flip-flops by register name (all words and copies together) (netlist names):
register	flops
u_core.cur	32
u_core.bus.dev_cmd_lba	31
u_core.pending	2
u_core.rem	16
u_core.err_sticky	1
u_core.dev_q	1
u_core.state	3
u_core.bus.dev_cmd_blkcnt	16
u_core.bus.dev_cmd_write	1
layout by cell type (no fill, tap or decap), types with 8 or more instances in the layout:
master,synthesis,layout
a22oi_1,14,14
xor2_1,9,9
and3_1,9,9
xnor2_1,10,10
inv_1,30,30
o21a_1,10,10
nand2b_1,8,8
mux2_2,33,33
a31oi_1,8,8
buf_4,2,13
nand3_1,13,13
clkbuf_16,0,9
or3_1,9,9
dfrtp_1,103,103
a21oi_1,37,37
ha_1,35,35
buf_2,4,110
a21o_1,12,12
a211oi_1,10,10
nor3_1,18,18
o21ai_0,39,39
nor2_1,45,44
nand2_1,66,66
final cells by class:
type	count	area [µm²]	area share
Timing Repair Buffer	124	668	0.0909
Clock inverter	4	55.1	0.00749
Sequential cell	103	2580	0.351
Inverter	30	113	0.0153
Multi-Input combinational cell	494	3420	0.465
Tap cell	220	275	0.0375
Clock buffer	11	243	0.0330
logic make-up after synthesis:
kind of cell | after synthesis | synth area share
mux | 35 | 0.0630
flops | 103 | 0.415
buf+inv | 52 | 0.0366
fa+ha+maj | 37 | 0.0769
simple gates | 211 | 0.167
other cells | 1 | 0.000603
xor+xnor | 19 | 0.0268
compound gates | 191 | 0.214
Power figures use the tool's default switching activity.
===== config.mk =====
export PLATFORM = sky130hd
export DESIGN_NAME = vote_session_ctrl
export DESIGN_NICKNAME = d
export VERILOG_FILES = /design/src/rtl/vote_session_ctrl.sv
export SDC_FILE = /design/constraint.sdc
export NUM_CORES = 1
export LEC_CHECK = 0
export CORE_MARGIN = 5
export CORE_UTILIZATION = 50
export CTS_BUF_LIST = sky130_fd_sc_hd__clkbuf_4
export DETAILED_ROUTE_END_ITERATION = 8
export PLACE_DENSITY = 0.72
export SYNTH_ARGS = -nofsm -noshare
export SYNTH_HDL_FRONTEND = slang
export SYNTH_SLANG_ARGS = --single-unit

===== constraint.sdc =====
create_clock -name clk -period 7.4 [get_ports clk]
set_clock_uncertainty 0.1 [all_clocks]
set_input_delay 1.11 -clock clk [delete_from_list [all_inputs] [get_ports clk]]
set_output_delay 1.11 -clock clk [all_outputs]
set_load 0.05 [all_outputs]
File: src/rtl/mod_exp_unit_mult.sv
// Serial modular multiplier: p = a*b mod n, interleaved shift-add over b
// MSB-first, one bit per cycle; done pulses WIDTH+1 cycles after start.
module mod_mult
    import mod_exp_unit_pkg::*;
#(
    parameter int WIDTH = WIDTH_DEF
) (
    input  logic             clk,
    input  logic             rst_n,
    input  logic             start_i,
    input  logic [WIDTH-1:0] a_i,
    input  logic [WIDTH-1:0] b_i,
    input  logic [WIDTH-1:0] n_i,
    output logic [WIDTH-1:0] p_o,
    output logic             done_o
);

    localparam int CW = $clog2(WIDTH + 1);

    logic [WIDTH-1:0] a_q, b_q, n_q, r_q;
    logic [CW-1:0]    cnt_q;
    logic             run_q, done_q;

    logic [WIDTH+1:0] sum, sub1, sub2;
    logic [WIDTH-1:0] r_step;

    // 2r + a < 3n when r, a < n, so two conditional subtractions suffice.
    always_comb begin
        sum    = {1'b0, r_q, 1'b0} + (b_q[WIDTH-1] ? {2'b00, a_q} : '0);
        sub1   = (sum  >= {2'b00, n_q}) ? sum  - {2'b00, n_q} : sum;
        sub2   = (sub1 >= {2'b00, n_q}) ? sub1 - {2'b00, n_q} : sub1;
        r_step = sub2[WIDTH-1:0];
    end

    always_ff @(posedge clk or negedge rst_n) begin
        if (!rst_n) begin
            a_q    <= '0;
            b_q    <= '0;
            n_q    <= '0;
            r_q    <= '0;
            cnt_q  <= '0;
            run_q  <= 1'b0;
            done_q <= 1'b0;
        end else if (start_i) begin
            a_q    <= a_i;
            b_q    <= b_i;
            n_q    <= n_i;
            r_q    <= '0;
            cnt_q  <= CW'(WIDTH);
            run_q  <= 1'b1;
            done_q <= 1'b0;
        end else if (run_q) begin
            r_q    <= r_step;
            b_q    <= b_q << 1;
            cnt_q  <= cnt_q - CW'(1);
            run_q  <= (cnt_q != CW'(1));
            done_q <= (cnt_q == CW'(1));
        end else begin
            done_q <= 1'b0;
        end
    end

    assign p_o    = r_q;
    assign done_o = done_q;

endmodule

File: src/rtl/mod_exp_unit.sv
// Right-to-left square-and-multiply modular exponentiation: result = base^e mod n,
// using a single shared serial modular multiplier.
//
// state  | meaning
// IDLE   | waiting for start with e_valid
// REDUCE | pow = base mod n, acc = 1
// CHECK  | inspect exponent LSB / zero
// MUL    | acc = acc*pow mod n
// SQR    | pow = pow*pow mod n, e >>= 1
// FINISH | result valid, done pulse
module mod_exp_unit
    import mod_exp_unit_pkg::*;
#(
    parameter int WIDTH   = WIDTH_DEF,
    parameter int E_WIDTH = E_WIDTH_DEF
) (
    input  logic               clk,
    input  logic               rst_n,
    input  logic               start,
    input  logic [E_WIDTH-1:0] e,
    input  logic               e_valid,
    input  logic [WIDTH-1:0]   base,
    input  logic [WIDTH-1:0]   n,
    output logic [WIDTH-1:0]   result,
    output logic               done,
    output logic               busy,
    output logic               err
);

    state_e             state_q, state_d;
    logic [E_WIDTH-1:0] e_q, e_d;
    logic [WIDTH-1:0]   base_q, base_d, n_q, n_d;
    logic [WIDTH-1:0]   acc_q, acc_d, pow_q, pow_d;
    logic [WIDTH-1:0]   result_q, result_d;
    logic               err_q, err_d;
    logic               mm_wait_q, mm_wait_d;

    logic               mm_state, mm_start, mm_done;
    logic [WIDTH-1:0]   mm_a, mm_b, mm_p;

    mod_mult #(.WIDTH(WIDTH)) u_mult (
        .clk     (clk),
        .rst_n   (rst_n),
        .start_i (mm_start),
        .a_i     (mm_a),
        .b_i     (mm_b),
        .n_i     (n_q),
        .p_o     (mm_p),
        .done_o  (mm_done)
    );

    always_comb begin
        state_d   = state_q;
        e_d       = e_q;
        base_d    = base_q;
        n_d       = n_q;
        acc_d     = acc_q;
        pow_d     = pow_q;
        result_d  = result_q;
        err_d     = err_q;
        mm_a      = acc_q;
        mm_b      = pow_q;

        // Each multiplier state issues exactly one operation, then waits for done.
        mm_state  = (state_q == ST_REDUCE) || (state_q == ST_MUL) || (state_q == ST_SQR);
        mm_start  = mm_state && !mm_wait_q;
        mm_wait_d = mm_wait_q;
        if (mm_start)     mm_wait_d = 1'b1;
        else if (mm_done) mm_wait_d = 1'b0;

        unique case (state_q)
            ST_IDLE: begin
                if (start && e_valid) begin
                    e_d    = e;
                    base_d = base;
                    n_d    = n;
                    err_d  = 1'b0;
                    if (n == '0) begin
                        result_d = WIDTH'(RES_N_ZERO);
                        err_d    = 1'b1;
                        state_d  = ST_FINISH;
                    end else if (n == WIDTH'(1)) begin
                        result_d = WIDTH'(RES_N_ONE);
                        state_d  = ST_FINISH;
                    end else begin
                        state_d  = ST_REDUCE;
                    end
                end
            end
            ST_REDUCE: begin
                mm_a = WIDTH'(1);
                mm_b = base_q;
                if (mm_done) begin
                    pow_d   = mm_p;
                    acc_d   = WIDTH'(1);
                    state_d = ST_CHECK;
                end
            end
            ST_CHECK: begin
                if (e_q == '0) begin
                    result_d = acc_q;
                    state_d  = ST_FINISH;
                end else if (e_q[0]) begin
                    state_d  = ST_MUL;
                end else begin
                    state_d  = ST_SQR;
                end
            end
            ST_MUL: begin
                mm_a = acc_q;
                mm_b = pow_q;
                if (mm_done) begin
                    acc_d   = mm_p;
                    state_d = ST_SQR;
                end
            end
            ST_SQR: begin
                mm_a = pow_q;
                mm_b = pow_q;
                if (mm_done) begin
                    pow_d   = mm_p;
                    e_d     = e_q >> 1;
                    state_d = ST_CHECK;
                end
            end
            ST_FINISH: state_d = ST_IDLE;
            default:   state_d = ST_IDLE;
        endcase
    end

    always_ff @(posedge clk or negedge rst_n) begin
        if (!rst_n) begin
            state_q   <= ST_IDLE;
            e_q       <= '0;
            base_q    <= '0;
            n_q       <= '0;
            acc_q     <= '0;
            pow_q     <= '0;
            result_q  <= '0;
            err_q     <= 1'b0;
            mm_wait_q <= 1'b0;
        end else begin
            state_q   <= state_d;
            e_q       <= e_d;
            base_q    <= base_d;
            n_q       <= n_d;
            acc_q     <= acc_d;
            pow_q     <= pow_d;
            result_q  <= result_d;
            err_q     <= err_d;
            mm_wait_q <= mm_wait_d;
        end
    end

    assign result = result_q;
    assign err    = err_q;
    assign done   = (state_q == ST_FINISH);
    assign busy   = (state_q != ST_IDLE);

endmodule
File: config.mk
export PLATFORM = sky130hd
export DESIGN_NAME = mod_exp_unit
export DESIGN_NICKNAME = d
export VERILOG_FILES = /design/src/rtl/mod_exp_unit_pkg.sv /design/src/rtl/mod_exp_unit_mult.sv /design/src/rtl/mod_exp_unit.sv
export SDC_FILE = /design/constraint.sdc
export NUM_CORES = 1
export LEC_CHECK = 0
export ABC_CLOCK_PERIOD_IN_PS = 23900
export BUFFER_PORTS_ARGS = -buffer_cell sky130_fd_sc_hd__buf_2
export CORE_MARGIN = 2
export CORE_UTILIZATION = 25
export CTS_CLUSTER_DIAMETER = 50
export DETAILED_ROUTE_END_ITERATION = 8
export GPL_TIMING_DRIVEN = 0
export PLACE_DENSITY = 0.48
export SYNTH_ARGS = -nofsm -noshare
export SYNTH_HDL_FRONTEND = slang
export SYNTH_SLANG_ARGS = --single-unit
File: constraint.sdc
create_clock -name clk -period 23.9 [get_ports clk]
set_input_delay 1.195 -clock clk [delete_from_list [all_inputs] [get_ports clk]]
set_output_delay 1.195 -clock clk [all_outputs]
set_load 0.01 [all_outputs]
==> config.mk <==
export PLATFORM = sky130hd
export DESIGN_NAME = ucdp_sync_hs_ctrl
export DESIGN_NICKNAME = d
export VERILOG_FILES = /design/src/rtl/ucdp_sync_hs_ctrl.sv
export SDC_FILE = /design/constraint.sdc
export NUM_CORES = 1
export LEC_CHECK = 0
export CORE_ASPECT_RATIO = 1.2
export CORE_UTILIZATION = 35
export CTS_CLUSTER_DIAMETER = 80
export DETAILED_ROUTE_END_ITERATION = 16
export PLACE_DENSITY = 0.68
export SYNTH_ARGS = -nofsm -noshare
export SYNTH_HDL_FRONTEND = slang
export SYNTH_SLANG_ARGS = --single-unit
==> constraint.sdc <==
create_clock -name clk_i -period 4.2 [get_ports clk_i]
set_input_delay 0.63 -clock clk_i [delete_from_list [all_inputs] [get_ports clk_i]]
set_output_delay 0.63 -clock clk_i [all_outputs]
set_load 0.1 [all_outputs]
==> src/rtl/ucdp_sync_hs_ctrl.sv <==
`default_nettype none
// ============================================================================
// Module      : ucdp_sync_hs_ctrl
// Description : 4-phase req/ack handshake controller toward an asynchronous
//               remote domain. The ack input is brought in through a 2-flop
//               synchronizer. A data word is captured on acceptance and held
//               on data_o while the handshake runs.
//               The optional handshake timeout is compiled in with the macro
//               UCDP_SYNC_HS_TIMEOUT_EN.
// Revision    : 1.0 - initial release
// ============================================================================
module ucdp_sync_hs_ctrl #(
  parameter int WIDTH   = 8,
  parameter int TIMEOUT = 255
) (
  input  logic             clk_i,
  input  logic             rst_i,
  input  logic             valid_i,
  output logic             ready_o,
  input  logic [WIDTH-1:0] data_i,
  output logic             req_o,
  output logic [WIDTH-1:0] data_o,
  input  logic             ack_i,
  output logic             busy_o,
  output logic             err_o
);

  localparam logic [1:0] S_IDLE    = 2'd0;
  localparam logic [1:0] S_WAIT_HI = 2'd1;
  localparam logic [1:0] S_WAIT_LO = 2'd2;

  // Reject out-of-range configurations at elaboration time.
  if (WIDTH < 1 || WIDTH > 64) begin : g_bad_width
    $error("ucdp_sync_hs_ctrl: WIDTH must be within 1..64");
  end
  if (TIMEOUT < 1 || TIMEOUT > 65535) begin : g_bad_timeout
    $error("ucdp_sync_hs_ctrl: TIMEOUT must be within 1..65535");
  end

  logic [1:0]       state_q, state_d;
  logic             ack_meta_q;
  logic             ack_s_q;
  logic             req_q, req_d;
  logic [WIDTH-1:0] data_q, data_d;
  logic             accept;
  logic             timeout_fire;

  // Two-flop synchronizer: the raw ack is never observed by any other logic.
  always_ff @(posedge clk_i or posedge rst_i) begin
    if (rst_i) begin
      ack_meta_q <= 1'b0;
      ack_s_q    <= 1'b0;
    end else begin
      ack_meta_q <= ack_i;
      ack_s_q    <= ack_meta_q;
    end
  end

`ifdef UCDP_SYNC_HS_TIMEOUT_EN
  // Fire when the current wait has lasted TIMEOUT cycles without progress.
  localparam logic [15:0] TO_LAST = 16'(TIMEOUT - 1);

  logic [15:0] cnt_q, cnt_d;
  logic        err_q;
  logic        timeout_hit;

  assign timeout_hit  = (state_q != S_IDLE) && (cnt_q == TO_LAST);
  // A timeout only matters when the expected ack level has not arrived yet.
  assign timeout_fire = timeout_hit &&
                        (((state_q == S_WAIT_HI) && !ack_s_q) ||
                         ((state_q == S_WAIT_LO) &&  ack_s_q));

  // Wait counter: cleared on every state entry, counts while waiting.
  always_comb begin
    cnt_d = cnt_q;
    if (state_d != state_q) begin
      cnt_d = 16'd0;
    end else if (state_q != S_IDLE) begin
      cnt_d = cnt_q + 16'd1;
    end
  end

  // Counter and one-cycle error pulse registers.
  always_ff @(posedge clk_i or posedge rst_i) begin
    if (rst_i) begin
      cnt_q <= 16'd0;
      err_q <= 1'b0;
    end else begin
      cnt_q <= cnt_d;
      err_q <= timeout_fire;
    end
  end

  assign err_o = err_q;
`else
  // Without the timeout feature the handshake waits indefinitely.
  assign timeout_fire = 1'b0;
  assign err_o        = 1'b0;
`endif

  // State register.
  always_ff @(posedge clk_i or posedge rst_i) begin
    if (rst_i) begin
      state_q <= S_IDLE;
    end else begin
      state_q <= state_d;
    end
  end

  // Next-state logic; a stale ack held high in IDLE blocks acceptance.
  always_comb begin
    state_d = state_q;
    case (state_q)
      S_IDLE: begin
        if (accept) begin
          state_d = S_WAIT_HI;
        end
      end
      S_WAIT_HI: begin
        if (ack_s_q || timeout_fire) begin
          state_d = S_WAIT_LO;
        end
      end
      S_WAIT_LO: begin
        if (!ack_s_q || timeout_fire) begin
          state_d = S_IDLE;
        end
      end
      default: begin
        state_d = S_IDLE;
      end
    endcase
  end

  // Output decode: handshake flags, acceptance and next values of output flops.
  always_comb begin
    ready_o = (state_q == S_IDLE) && !ack_s_q;
    busy_o  = (state_q == S_WAIT_HI) || (state_q == S_WAIT_LO);
    accept  = ready_o && valid_i;
    // req is high exactly while the FSM waits for the rising ack.
    req_d   = (state_d == S_WAIT_HI);
    data_d  = accept ? data_i : data_q;
  end

  // Flop-driven request and captured data word.
  always_ff @(posedge clk_i or posedge rst_i) begin
    if (rst_i) begin
      req_q  <= 1'b0;
      data_q <= '0;
    end else begin
      req_q  <= req_d;
      data_q <= data_d;
    end
  end

  assign req_o  = req_q;
  assign data_o = data_q;

endmodule
`default_nettype wire

# Word-level counts from Yosys, hierarchy flattened
# Index checks and enable logic that the tools add are counted.
# totals
regBits	13
out_inout_bits	12
wordCells	17
# op_classes
eq_ne	3
mux	4
n_reduce_logical	5
# op_table
operator	n
two-way mux 2 bit	3
one-hot mux 2 bit (3 select lines)	1
== test 2 x 1 -> 1 bit (second input constant)	2
== test 2 bit (second input constant)	1
logical AND 1 bit	2
zero test 2 bit	1
zero test 1 bit	1
logical OR 1 bit	1

# Logic depth before layout (Yosys ltp)
# logic_depth
word_depth	6
ltp_mapped	5
depth_no_buf	5

# Worst setup path before layout
# OpenSTA, ideal clock, no wires.
# synth_timing
path_type	register -> register
from	reg state_q[0]
to	reg data_q[0], in the netlist data_o[0]
setup_time_ns	0.125
t_arrival_ns	1.802
required_ns	4.075
setup_slack_ns	2.273
path_stages_with_launch	6
synth_period_minus_slack_ns	1.927
path_cell_list	dfrtp_1 > inv_1 > ha_1 > nor2b_4 > nand2_4 > mux2_4
# synth_via
elab_chain_cells	3
# synth_rtl
element	line	text
start, declared	40	logic [1:0] state_q, state_d;
start signal, assigned	106	state_q <= state_d;
zero test 2 bit	137	ready_o = (state_q == S_IDLE) && !ack_s_q;
logical AND 1 bit	137	
net ready_o	19	output logic ready_o,
logical AND 1 bit	139	accept = ready_o && valid_i;
end signal, assigned	152	data_q <= data_d;
end, declared	44	logic [WIDTH-1:0] data_q, data_d;
# The timed path passes the listed nets, and every way through them passes these cells.
# A chain may end at the register's enable or synchronous reset.

# Worst setup path after layout
# layout_timing
from	reg state_q[0]
to	out ready_o
# layout_via
elab_chain_cells	2
# layout_rtl
element	line
zero test 2 bit	137
logical AND 1 bit	137
end, declared	19
# Every way passes these cells.

==> report_table.html <==
<table>
<tr><th>Metric</th><th>Value</th></tr>
<tr><th colspan="2">Detailed routing</th></tr>
<tr><td>Wire length per cell after detailed routing</td><td>11.83 um</td></tr>
<tr><td>Total routed wirelength</td><td>1.017 mm</td></tr>
<tr><td>Count of antenna-violating nets left after detailed routing</td><td>0</td></tr>
<tr><td>Drt first pass iters</td><td>4</td></tr>
<tr><td>Remaining design rule violation count</td><td>0</td></tr>
<tr><td>Average vias per placed instance</td><td>4.640</td></tr>
<tr><td>Number of DRC markers in iteration 0</td><td>2</td></tr>
<tr><td>DR vias</td><td>399</td></tr>
<tr><th colspan="2">Global routing</th></tr>
<tr><td>First-pass GRT wire length</td><td>1.511 mm</td></tr>
<tr><td>Number of global-route vias before repair</td><td>366</td></tr>
<tr><td>Largest net degree at the start of global routing</td><td>14</td></tr>
<tr><td>Aggregate global-route resource usage</td><td>0.1239</td></tr>
<tr><td>Leftover overflow at the end of global routing</td><td>0</td></tr>
<tr><td>Antenna violations before repair</td><td>0</td></tr>
<tr><th colspan="2">Timing</th></tr>
<tr><td>Setup TNS Final</td><td>0 ns</td></tr>
<tr><td>Slew Viols, Final</td><td>0</td></tr>
<tr><td>Finish-stage setup viols</td><td>0</td></tr>
<tr><td>Worst slew pin tran</td><td>0.9781 ns</td></tr>
<tr><td>Max-Slew Margin vs Limit</td><td>0.3459</td></tr>
<tr><td>Worst-case hold slack</td><td>0.3740 ns</td></tr>
<tr><td>Number of hold violations in the final report</td><td>0</td></tr>
<tr><td>Shortest period the worst path allows</td><td>2.995 ns</td></tr>
<tr><td>Clk_skew</td><td>0.009824 ns</td></tr>
<tr><td>Max Fclk</td><td>333.9 MHz</td></tr>
<tr><td>Tcrit/Tclk final</td><td>0.7131</td></tr>
<tr><td>Unrepaired setup endpoints after global routing</td><td>false</td></tr>
<tr><th colspan="2">Setup path</th></tr>
<tr><td>Critical Path AT</td><td>2.37 ns</td></tr>
<tr><td>Max FO, Critical Path</td><td>5</td></tr>
<tr><td>Reg2reg path depth</td><td>5</td></tr>
<tr><td>Stage delay of the slowest cell on the critical path</td><td>1.14 ns</td></tr>
<tr><td>Crit path max-delay cell type</td><td>sky130_fd_sc_hd__clkdlybuf4s50_1</td></tr>
<tr><td>Critical path cell sequence</td><td>inv_1 -&gt; ha_1 -&gt; nor2b_4 -&gt; clkdlybuf4s50_1</td></tr>
<tr><td>Classification of the worst setup path</td><td>reg -&gt; out</td></tr>
<tr><td>Data required time at the worst endpoint</td><td>3.57 ns</td></tr>
<tr><td>Critical path endpoint category</td><td>output port</td></tr>
<tr><td>Element type at the critical path start</td><td>flop</td></tr>
<tr><th colspan="2">Logic synthesis</th></tr>
<tr><td>Dominant combinational cell family by area after synthesis</td><td>multiplexers</td></tr>
<tr><td>Fraction of the mapped netlist area in adder cells</td><td>0.08264</td></tr>
<tr><td>Area contributors post-synth</td><td>sky130_fd_sc_hd__dfrtp_1 (54%), sky130_fd_sc_hd__mux2_4 (20%), sky130_fd_sc_hd__ha_1 (8.3%), sky130_fd_sc_hd__inv_1 (2.5%), sky130_fd_sc_hd__nor2b_4 (2.3%)</td></tr>
<tr><td>Number of enable-type register cells in the synthesized netlist</td><td>0</td></tr>
<tr><td>Proportion of synthesized chip area in sequential cells</td><td>0.5372</td></tr>
<tr><td>Synthesized-area fraction occupied by ao, oa, aoi and oai cells</td><td>0.06198</td></tr>
<tr><td>Synthesized instance count</td><td>43</td></tr>
<tr><td>Syn avg cell area</td><td>14.08 um^2</td></tr>
<tr><td>Most frequent cell after synthesis</td><td>sky130_fd_sc_hd__dfrtp_1</td></tr>
<tr><td>Total standard cell area after synthesis</td><td>605.6 um^2</td></tr>
<tr><td>Share of synthesized cell area in and, or, nand and nor gates</td><td>0.07645</td></tr>
<tr><td>Syn Nets</td><td>59</td></tr>
<tr><td>Count of state elements after synthesis</td><td>13</td></tr>
<tr><td>Ranking of synthesized cells by instance count</td><td>sky130_fd_sc_hd__dfrtp_1 (13), sky130_fd_sc_hd__mux2_4 (8), sky130_fd_sc_hd__ha_1 (4), sky130_fd_sc_hd__inv_1 (4), sky130_fd_sc_hd__a21oi_1 (2)</td></tr>
<tr><td>Synth async-reset ratio</td><td>1.000</td></tr>
<tr><td>Share of the synthesized netlist area taken by xor and xnor gates</td><td>0</td></tr>
<tr><td>Library cell occupying the most area in the post-synthesis netlist</td><td>sky130_fd_sc_hd__dfrtp_1</td></tr>
<tr><td>Post-synth top area share</td><td>0.5372</td></tr>
<tr><td>Unique cell type count in the Yosys netlist</td><td>17</td></tr>
<tr><td>Number of warning messages in the yosys log</td><td>0</td></tr>
<tr><td>Primary FF master, synth</td><td>sky130_fd_sc_hd__dfrtp_1</td></tr>
<tr><td>Mux cell area share after synthesis</td><td>0.1983</td></tr>
<tr><th colspan="2">Cells and area</th></tr>
<tr><td>Area overhead of the layout relative to synthesis</td><td>43.18%</td></tr>
<tr><td>Number of inserted diodes</td><td>0</td></tr>
<tr><td>Post-route non-filler standard cell count</td><td>86</td></tr>
<tr><td>Combined area of the multi-input logic cells</td><td>257.7 um^2</td></tr>
<tr><td>Flip-flop and latch area</td><td>325.3 um^2</td></tr>
<tr><td>Number of nets in the final layout</td><td>85</td></tr>
<tr><td>Filler instances</td><td>139</td></tr>
<tr><td>Proportion of layout cells with a drive suffix above 1</td><td>0.1912</td></tr>
<tr><th colspan="2">Placed design</th></tr>
<tr><td>Final RePlAce weighted congestion</td><td>0.6848</td></tr>
<tr><td>Estimated wirelength of the detail-placed design</td><td>811.9 um</td></tr>
<tr><td># placed instances</td><td>82</td></tr>
<tr><td>Count of input and output buffers</td><td>22</td></tr>
<tr><th colspan="2">Clock network</th></tr>
<tr><td>Clock slew seen by the registers of the worst setup and hold paths</td><td>0.07 ns</td></tr>
<tr><td>Source-to-sink clock delay at the later pin of the worst-skew pair</td><td>0.27 ns</td></tr>
<tr><td>Post CTS Setup Buffer Count</td><td>0</td></tr>
<tr><td>Clock H-tree levels</td><td>1</td></tr>
<tr><td>CTS resizes</td><td>0</td></tr>
<tr><td>TritonCTS clock tree</td><td>yes</td></tr>
<tr><td># hold bufs at CTS</td><td>0</td></tr>
<tr><td>Number of buffers created by CTS</td><td>3</td></tr>
<tr><td>Clk sinks</td><td>13</td></tr>
<tr><td>Maximum clock insertion buffer count</td><td>2</td></tr>
<tr><td>CTS root buffer</td><td>sky130_fd_sc_hd__clkbuf_4</td></tr>
<tr><th colspan="2">Die</th></tr>
<tr><td>Starting density of the core</td><td>0.3735</td></tr>
<tr><td>Die Wd</td><td>39.97 um</td></tr>
<tr><td>Total I/O pin count</td><td>24</td></tr>
<tr><td>Core region area</td><td>1622 um^2</td></tr>
<tr><td>Die span in y</td><td>47.57 um</td></tr>
<tr><td>Placement row count</td><td>16</td></tr>
<tr><td>Die Footprint</td><td>1901 um^2</td></tr>
<tr><th colspan="2">Run status</th></tr>
<tr><td>Result of the run</td><td>completed</td></tr>
<tr><th colspan="2">Hold path</th></tr>
<tr><td>Count of cells along the worst hold path</td><td>0</td></tr>
<tr><td>Min-Delay Path Class</td><td>reg -&gt; reg</td></tr>
<tr><th colspan="2">Run</th></tr>
<tr><td>Number of max-cap violations</td><td>0</td></tr>
</table>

#### [Your goal]
A single number is expected: how many lines in the entries contain "signal".

#### [Answer for this exercise]
2